Five newly identified genetic regions linked to the onset of migraine could boost scientists' understanding of what drives the painful headaches, researchers say.
"This study has greatly advanced our biological insight about the cause of migraine," Dr. Aarno Palotie, from the Wellcome Trust Sanger Institute in the United Kingdom, said in an institute news release. Migraine is difficult to study, he added, because "between episodes the patient is basically healthy, so it's extremely difficult to uncover biochemical clues."
In their research, Palotie's team pinpointed five genetic regions tied to migraine. They did so after analyzing the results of 29 different genetic studies involving more than 100,000 samples from people with and without migraines.

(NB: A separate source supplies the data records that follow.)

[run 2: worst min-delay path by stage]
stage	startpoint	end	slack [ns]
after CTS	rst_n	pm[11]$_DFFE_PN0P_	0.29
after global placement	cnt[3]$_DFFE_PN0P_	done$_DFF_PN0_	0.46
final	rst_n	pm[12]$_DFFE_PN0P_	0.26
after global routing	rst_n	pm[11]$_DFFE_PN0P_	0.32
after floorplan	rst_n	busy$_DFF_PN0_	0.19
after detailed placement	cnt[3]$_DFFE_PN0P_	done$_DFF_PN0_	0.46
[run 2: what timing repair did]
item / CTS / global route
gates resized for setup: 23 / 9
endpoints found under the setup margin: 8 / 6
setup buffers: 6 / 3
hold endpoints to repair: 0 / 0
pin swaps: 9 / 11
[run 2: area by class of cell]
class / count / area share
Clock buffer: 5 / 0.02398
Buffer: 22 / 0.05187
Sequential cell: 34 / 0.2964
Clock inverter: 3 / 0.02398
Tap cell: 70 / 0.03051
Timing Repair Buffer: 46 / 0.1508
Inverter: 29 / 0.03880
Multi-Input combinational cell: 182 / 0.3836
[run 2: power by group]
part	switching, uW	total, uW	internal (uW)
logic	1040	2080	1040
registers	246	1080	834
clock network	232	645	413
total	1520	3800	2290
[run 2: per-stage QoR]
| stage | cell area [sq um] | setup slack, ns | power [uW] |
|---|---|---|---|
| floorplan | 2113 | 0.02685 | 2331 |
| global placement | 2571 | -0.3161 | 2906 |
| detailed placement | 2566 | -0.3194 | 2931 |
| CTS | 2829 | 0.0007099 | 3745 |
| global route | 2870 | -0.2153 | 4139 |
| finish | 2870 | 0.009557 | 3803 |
`src/rtl/wavail_pkg.sv`:
```
package wavail_pkg;
    localparam int CNT_W = 5;
    localparam int WS_W  = 6;
    localparam int TT_W  = 9;
    localparam int WD_W  = 6;
    localparam int OP_W  = 3;

    typedef enum logic [OP_W-1:0] {
        OP_SAVE     = 3'd0,
        OP_RESTORE  = 3'd1,
        OP_FLUSH    = 3'd2,
        OP_SAVED    = 3'd3,
        OP_RESTORED = 3'd4
    } win_op_e;

    typedef enum logic [OP_W-1:0] {
        WS_CANSAVE = 3'd0,
        WS_CANREST = 3'd1,
        WS_OTHER   = 3'd2,
        WS_CLEAN   = 3'd3,
        WS_WSTATE  = 3'd4,
        WS_CWP     = 3'd5
    } wr_sel_e;

    typedef enum logic [1:0] {
        TK_NONE  = 2'd0,
        TK_SPILL = 2'd1,
        TK_FILL  = 2'd2,
        TK_CLEAN = 2'd3
    } trap_kind_e;

    typedef struct packed {
        logic [CNT_W-1:0] can_sv;
        logic [CNT_W-1:0] can_rs;
        logic [CNT_W-1:0] other;
        logic [CNT_W-1:0] clean;
        logic [WS_W-1:0]  wst;
    } avail_t;

    function automatic logic [TT_W-1:0] compose_tt(
        input logic [TT_W-1:0] base,
        input logic [TT_W-1:0] oflag,
        input logic [WS_W-1:0] ws,
        input logic            other_nz
    );
        logic [TT_W-1:0] r;
        if (other_nz)
            r = base | oflag | (TT_W'(ws[5:3]) << 2);
        else
            r = base | (TT_W'(ws[2:0]) << 2);
        return r;
    endfunction
endpackage

```
`src/rtl/wavail_judge.sv`:
```
module wavail_judge
    import wavail_pkg::*;
#(
    parameter int              NWIN     = 8,
    parameter logic [TT_W-1:0] TT_SPILL = 9'h080,
    parameter logic [TT_W-1:0] TT_FILL  = 9'h0C0,
    parameter logic [TT_W-1:0] TT_CLEAN = 9'h024,
    parameter logic [TT_W-1:0] TT_OTHER = 9'h020
) (
    input  logic            fire,
    input  logic [OP_W-1:0] op,
    input  avail_t          cur,
    output trap_kind_e      kind,
    output logic [TT_W-1:0] ttype,
    output logic            commit
);
    localparam logic [CNT_W-1:0] FLUSH_OK = CNT_W'(NWIN - 2);

    logic             other_nz;
    logic [CNT_W-1:0] clean_gap;

    assign other_nz  = |cur.other;
    assign clean_gap = cur.clean - cur.can_rs;

    always_comb begin
        kind   = TK_NONE;
        commit = 1'b0;
        if (fire) begin
            case (op)
                OP_SAVE: begin
                    if (cur.can_sv == '0)
                        kind = TK_SPILL;
                    else if (clean_gap == '0)
                        kind = TK_CLEAN;
                    else
                        commit = 1'b1;
                end
                OP_RESTORE: begin
                    if (cur.can_rs == '0)
                        kind = TK_FILL;
                    else
                        commit = 1'b1;
                end
                OP_FLUSH: begin
                    if (cur.can_sv != FLUSH_OK)
                        kind = TK_SPILL;
                end
                OP_SAVED, OP_RESTORED: commit = 1'b1;
                default: ;
            endcase
        end
    end

    always_comb begin
        case (kind)
            TK_SPILL: ttype = compose_tt(TT_SPILL, TT_OTHER, cur.wst, other_nz);
            TK_FILL:  ttype = compose_tt(TT_FILL, TT_OTHER, cur.wst, other_nz);
            TK_CLEAN: ttype = TT_CLEAN;
            default:  ttype = '0;
        endcase
    end
endmodule

```
`src/rtl/wavail_cnt.sv`:
```
module wavail_cnt
    import wavail_pkg::*;
#(
    parameter int NWIN = 8
) (
    input  logic            clk,
    input  logic            rst,
    input  logic            commit,
    input  logic [OP_W-1:0] op,
    input  logic            wr_en,
    input  logic [OP_W-1:0] wr_sel,
    input  logic [WD_W-1:0] wr_data,
    output avail_t          cur
);
    localparam logic [CNT_W-1:0] SV_RST = CNT_W'(NWIN - 2);
    localparam logic [CNT_W-1:0] CL_TOP = CNT_W'(NWIN - 1);

    avail_t nxt;
    logic   other_nz;

    assign other_nz = |cur.other;

    always_comb begin
        nxt = cur;
        if (wr_en) begin
            case (wr_sel)
                WS_CANSAVE: nxt.can_sv = wr_data[CNT_W-1:0];
                WS_CANREST: nxt.can_rs = wr_data[CNT_W-1:0];
                WS_OTHER:   nxt.other  = wr_data[CNT_W-1:0];
                WS_CLEAN:   nxt.clean  = wr_data[CNT_W-1:0];
                WS_WSTATE:  nxt.wst    = wr_data[WS_W-1:0];
                default: ;
            endcase
        end else if (commit) begin
            case (op)
                OP_SAVE: begin
                    nxt.can_sv = cur.can_sv - 1'b1;
                    nxt.can_rs = cur.can_rs + 1'b1;
                end
                OP_RESTORE: begin
                    nxt.can_sv = cur.can_sv + 1'b1;
                    nxt.can_rs = cur.can_rs - 1'b1;
                end
                OP_SAVED: begin
                    nxt.can_sv = cur.can_sv + 1'b1;
                    if (other_nz) nxt.other  = cur.other - 1'b1;
                    else          nxt.can_rs = cur.can_rs - 1'b1;
                end
                OP_RESTORED: begin
                    nxt.can_rs = cur.can_rs + 1'b1;
                    if (cur.clean < CL_TOP) nxt.clean = cur.clean + 1'b1;
                    if (other_nz) nxt.other  = cur.other - 1'b1;
                    else          nxt.can_sv = cur.can_sv - 1'b1;
                end
                default: ;
            endcase
        end
    end

    always_ff @(posedge clk) begin
        if (rst) begin
            cur.can_sv <= SV_RST;
            cur.can_rs <= '0;
            cur.other  <= '0;
            cur.clean  <= CL_TOP;
            cur.wst    <= '0;
        end else begin
            cur <= nxt;
        end
    end

    // a committed save moves both counters by one in opposite directions
    a_r4_save_counts: assert property (@(posedge clk) disable iff (rst)
        (commit && op == OP_SAVE) |=>
            (cur.can_rs == CNT_W'($past(cur.can_rs) + 1'b1)) &&
            (cur.can_sv == CNT_W'($past(cur.can_sv) - 1'b1)));

    // clean count does not climb past its ceiling
    a_r9_clean_sat: assert property (@(posedge clk) disable iff (rst)
        (commit && op == OP_RESTORED && cur.clean >= CL_TOP) |=> $stable(cur.clean));

    // saved always grows cansave
    a_r8_saved_grows: assert property (@(posedge clk) disable iff (rst)
        (commit && op == OP_SAVED) |=> cur.can_sv == CNT_W'($past(cur.can_sv) + 1'b1));
endmodule

```
`src/rtl/wavail_cwp.sv`:
```
module wavail_cwp
    import wavail_pkg::*;
#(
    parameter int NWIN = 8
) (
    input  logic            clk,
    input  logic            rst,
    input  logic            commit,
    input  logic [OP_W-1:0] op,
    input  logic            wr_en,
    input  logic [OP_W-1:0] wr_sel,
    input  logic [WD_W-1:0] wr_data,
    output logic [$clog2(NWIN)-1:0] cwp
);
    localparam int              CPW = $clog2(NWIN);
    localparam logic [CPW-1:0]  TOP = CPW'(NWIN - 1);

    logic wr_hit;
    logic wr_ok;

    assign wr_hit = wr_en && (wr_sel == WS_CWP);
    assign wr_ok  = int'(wr_data) < NWIN;

    always_ff @(posedge clk) begin
        if (rst) begin
            cwp <= '0;
        end else if (wr_hit) begin
            if (wr_ok) cwp <= wr_data[CPW-1:0];
        end else if (commit && op == OP_SAVE) begin
            cwp <= (cwp == '0) ? TOP : cwp - 1'b1;
        end else if (commit && op == OP_RESTORE) begin
            cwp <= (cwp == TOP) ? '0 : cwp + 1'b1;
        end
    end

    a_r4_cwp_wrap_down: assert property (@(posedge clk) disable iff (rst)
        (commit && op == OP_SAVE && cwp == '0) |=> cwp == TOP);

    a_r5_cwp_wrap_up: assert property (@(posedge clk) disable iff (rst)
        (commit && op == OP_RESTORE && cwp == TOP) |=> cwp == '0);

    a_r10_cwp_range: assert property (@(posedge clk) disable iff (rst)
        (wr_hit && !wr_ok) |=> $stable(cwp));
endmodule

```
`src/rtl/wavail_top.sv`:
```
module wavail_top
    import wavail_pkg::*;
#(
    parameter int              NWIN     = 8,
    parameter logic [TT_W-1:0] TT_SPILL = 9'h080,
    parameter logic [TT_W-1:0] TT_FILL  = 9'h0C0,
    parameter logic [TT_W-1:0] TT_CLEAN = 9'h024,
    parameter logic [TT_W-1:0] TT_OTHER = 9'h020
) (
    input  logic                    clk,
    input  logic                    rst,
    input  logic                    cmd_valid,
    input  logic [OP_W-1:0]         cmd_op,
    input  logic                    wr_en,
    input  logic [OP_W-1:0]         wr_sel,
    input  logic [WD_W-1:0]         wr_data,
    output logic [CNT_W-1:0]        cansave,
    output logic [CNT_W-1:0]        canrestore,
    output logic [CNT_W-1:0]        otherwin,
    output logic [CNT_W-1:0]        cleanwin,
    output logic [WS_W-1:0]         win_state,
    output logic [$clog2(NWIN)-1:0] cwp,
    output logic                    trap_vld,
    output logic [TT_W-1:0]         trap_type
);
    logic            fire;
    logic            commit;
    trap_kind_e      kind;
    logic [TT_W-1:0] ttype;
    avail_t          cur;

    assign fire = cmd_valid && !wr_en;

    wavail_judge #(
        .NWIN(NWIN), .TT_SPILL(TT_SPILL), .TT_FILL(TT_FILL),
        .TT_CLEAN(TT_CLEAN), .TT_OTHER(TT_OTHER)
    ) u_judge (
        .fire(fire), .op(cmd_op), .cur(cur),
        .kind(kind), .ttype(ttype), .commit(commit)
    );

    wavail_cnt #(.NWIN(NWIN)) u_cnt (
        .clk(clk), .rst(rst), .commit(commit), .op(cmd_op),
        .wr_en(wr_en), .wr_sel(wr_sel), .wr_data(wr_data), .cur(cur)
    );

    wavail_cwp #(.NWIN(NWIN)) u_cwp (
        .clk(clk), .rst(rst), .commit(commit), .op(cmd_op),
        .wr_en(wr_en), .wr_sel(wr_sel), .wr_data(wr_data), .cwp(cwp)
    );

    always_ff @(posedge clk) begin
        if (rst) begin
            trap_vld  <= 1'b0;
            trap_type <= '0;
        end else begin
            trap_vld  <= (kind != TK_NONE);
            trap_type <= ttype;
        end
    end

    assign cansave    = cur.can_sv;
    assign canrestore = cur.can_rs;
    assign otherwin   = cur.other;
    assign cleanwin   = cur.clean;
    assign win_state  = cur.wst;

    a_r12_idle_type: assert property (@(posedge clk) disable iff (rst)
        !trap_vld |-> trap_type == '0);

    a_r11_write_wins: assert property (@(posedge clk) disable iff (rst)
        (cmd_valid && wr_en) |=> !trap_vld);

    a_r2_spill_hold: assert property (@(posedge clk) disable iff (rst)
        (fire && cmd_op == OP_SAVE && cansave == '0) |=>
            trap_vld && $stable(canrestore) && $stable(cwp) && $stable(cansave));

    a_r7_flush_still: assert property (@(posedge clk) disable iff (rst)
        (fire && cmd_op == OP_FLUSH) |=>
            $stable(cansave) && $stable(canrestore) && $stable(otherwin) &&
            $stable(cleanwin) && $stable(cwp));

    a_r5_fill_code: assert property (@(posedge clk) disable iff (rst)
        (fire && cmd_op == OP_RESTORE && canrestore == '0) |=>
            trap_vld && trap_type[7:6] == 2'b11);

    a_r13_reserved_op: assert property (@(posedge clk) disable iff (rst)
        (fire && cmd_op > 3'd4) |=> !trap_vld && $stable(cwp) && $stable(cansave));
endmodule

```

Some of the five regions are close to a network of genes that are sensitive to oxidative stress, a biochemical process that leads to improper functioning of cells. The researchers believe that many of the genes in regions associated with migraine are interconnected and may be disrupting the internal regulation of tissue and cells in the brain, resulting in some of the symptoms of migraine.
The researchers also identified another 134 genetic regions that are possibly associated with migraine susceptibility.
Migraine affects about 14 percent of adults, and according to the researchers this was the largest study of migraine genetics to date.
"We would not have made discoveries by studying smaller groups of individuals," study co-author Dr. Gisela Terwindt, of Leiden University Medical Centre in the Netherlands, said in the news release. Having such a large study population "means we can tease out the genes that are important suspects and follow them up in the lab."